Can be customised as platform: local branding; k-12 can zone off content for their own purposes
Want to make it available to the world
David Massart, EU Schoolnet
Federation of 30 learning object repositories in EU
Move content to user, not user to content: so very hard to control user access
Driven by metadata, to access content and arrange access to services
Tech interop: most components are in place -- search protocols, harvest and push protocols, metadata profiles; still need repository of repositories to discover repositories, with associated registry description, including autoconfigure of service access. At most need to establish best practice.
The problem no is semantic interop: meaningful queries.
Though theoretically everything is LOM, lots of application profiles, so need repositories of application profiles as well. With that done, can start recording each profile's controlled vocabularies, then crosswalks between the vocabularies, then transformations from one application profile to another.
ASPECT project is trying to do this all now: vocabulary bank, crosswalk, transformation service; trying to work out what would go into an application profile registry.
Dramatic knowledge building: some national repositories were not even up on LOM at the start
Valerie Smothers, MedBiquitous
MedEdPortal: not just learning objects, but learning plans, curricula: structure.
They routinely partner with other repositories. This has had blockers: no standard for packaging content (IMS not applicable to them.)
Peer review, and professional credit for submissions; but this means reviewers need to access files, different downloads every week.
Taxonomies are big in medicine, but don't cover medical education well.
They need fed search into MedEdPortal from other collections; they are reluctant to import other collections or refer out to them, because of how stringent they are.

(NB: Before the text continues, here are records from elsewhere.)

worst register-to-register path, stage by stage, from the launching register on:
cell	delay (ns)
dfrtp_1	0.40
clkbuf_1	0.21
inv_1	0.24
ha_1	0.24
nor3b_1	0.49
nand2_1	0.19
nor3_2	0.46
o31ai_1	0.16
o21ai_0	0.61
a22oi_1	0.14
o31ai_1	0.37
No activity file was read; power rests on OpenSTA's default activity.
[src/logic/ums_pkg.sv]
// constants for the serial port modem status and configuration block
package ums_pkg;
  // runtime register offsets
  localparam logic [11:0] OFF_MODEM_LINE_STATE = 12'h006;
  localparam logic [11:0] OFF_BYTE_A_BYTE = 12'h007;
  // embedded controller offsets of the configuration registers
  localparam logic [11:0] OFF_EC_ACTIVATE = 12'h330;
  localparam logic [11:0] OFF_EC_CONFIG = 12'h3f0;
  // host configuration port indexes
  localparam logic [7:0] IDX_ACTIVATE = 8'h30;
  localparam logic [7:0] IDX_CONFIG = 8'hf0;
  // modem control field positions
  localparam int MCR_TERM_READY = 0;
  localparam int MCR_REQ_SEND = 1;
  localparam int MCR_AUX_ONE = 2;
  localparam int MCR_AUX_TWO = 3;
  localparam int MCR_LOOPBACK = 4;
  // configuration select and activate field positions
  localparam int CFG_BAUD_CLOCK = 0;
  localparam int CFG_RESET_SRC = 1;
  localparam int CFG_POLARITY = 2;
  localparam int ACT_ENABLE = 0;
  // reset values
  localparam logic [7:0] RST_BYTE_A = 8'h00;
  localparam logic [7:0] RST_ACTIVATE = 8'h00;
  localparam logic [2:0] RST_CONFIG = 3'h2;
  localparam logic [3:0] RST_FLAGS = 4'h0;
endpackage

LOM is profiled. Tracking reuse, and identifying reasons for reuse. Off the shelf products don't support profiles.
Interest in harnessing social networking, and Friend Of A Friend information.
Christophe Blanchi, CNRI
Identifiers are key to digital infrastructure. Ids have to be usable by systems as well as humans, provide client what they need in different contexts.
Identifiers often not interoperable. Syntactic interoperability: has been address with standards; problem is now different communities using different, non-native identifiers. Semantic interoperability: how to tell whether they mean the same thing? Functional interoperability: what can I do with the identifier? You don't always know what you'll get when you act on the identifier. Community interoperability: policy, site of the most silo'ing of identifiers. Persistence interoperability with the future.
Want to provide users with granular access. Recommendation: identifiers should provide user a glimpse of what the resource is. Identifiers resolving to self-defining descriptions. Identifiers must be polymorphic. Identifiers must be mapped to their intrinsic behaviours (typing, cf. MIME).